[CWB] Querying parallel corpora
Stefan Evert
stefanML at collocations.de
Thu Nov 12 14:22:22 CET 2015
> On 12 Nov 2015, at 12:23, José Manuel Martínez Martínez <chozelinek at gmail.com> wrote:
>
> So, if I want to see the aligned sentences corresponding to the matches I just type this:
>
> show +tdc-tt-fl
>
> And then my query:
>
> [word="catch-the-eye"];
>
> Can one tabulate or save the alignments somehow corresponding to the matches? If yes, how?
Well, you can always redirect the "cat" output to a file:
cat > "output_with_alignment.txt";
If you want more control with the help of "tabulate" and if you're using a recent beta version of CQP (v3.4.7 or newer), you can also "translate" the query result to the target language. Note that this is an experimental feature, so no guarantees …
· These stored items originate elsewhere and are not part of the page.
===== src/hw/rtl/vdft_pkg.sv =====
// ----------------------------------------------------------------------------
// vdft_pkg
// Types, constants and the key hash shared by the vertex welding blocks.
// ----------------------------------------------------------------------------
package vdft_pkg;

  localparam int unsigned IdxW           = 14;
  localparam int unsigned VtxW           = 15;
  localparam int unsigned KeyW           = 44;
  localparam int unsigned VertexCapacity = 32768;
  localparam int unsigned VtxCntW        = 16;
  localparam int unsigned IndexCapacity  = 65536;
  localparam int unsigned EmitW          = 17;
  localparam int unsigned FaceCorners    = 16;
  localparam int unsigned FaceCntW       = 5;
  localparam int unsigned HashW          = 16;
  localparam int unsigned HashDepth      = 65536;

  typedef struct packed {
    logic            face_start;
    logic [IdxW-1:0] position_index;
    logic            uv_present;
    logic [IdxW-1:0] uv_index;
    logic            normal_present;
    logic [IdxW-1:0] normal_index;
  } in_t;

  typedef struct packed {
    logic [VtxW-1:0] vertex_index;
    logic            vertex_is_new;
    logic            table_overflow;
    logic            corner_dropped;
    logic            triangle_valid;
    logic [VtxW-1:0] tri_first;
    logic [VtxW-1:0] tri_second;
    logic [VtxW-1:0] tri_third;
  } out_t;

  typedef struct packed {
    logic             face_start;
    logic [KeyW-1:0]  key;
    logic [HashW-1:0] hash;
  } corner_t;

  typedef struct packed {
    logic [VtxW:0] tag;
  } slot_t;

  typedef enum logic [2:0] {
    ST_CLEAR,
    ST_IDLE,
    ST_HCHK,
    ST_KCHK,
    ST_FIN
  } state_e;

  typedef enum logic [1:0] {
    RES_NORMAL,
    RES_FACE_DROP,
    RES_OVERFLOW
  } res_e;

  function automatic logic [HashW-1:0] key_hash(input logic [KeyW-1:0] k);
    key_hash = k[15:0] ^ k[31:16] ^ {k[43:32], k[43:40]} ^ {k[7:0], k[15:8]};
  endfunction

endpackage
Let me give you an example based on the Europarl corpus:
[no corpus]> EUROPARL-EN
EUROPARL-EN> Law = "German" "law";
EUROPARL-EN> cat Law 0 2;
1317230: It is a funny saga of the mishaps and adventures of this group of men , who live beyond the margins of German society in the shadowy areas outside <German law> .
2366610: And the <German law> on energy saving is clearly supported by the proposal for a directive .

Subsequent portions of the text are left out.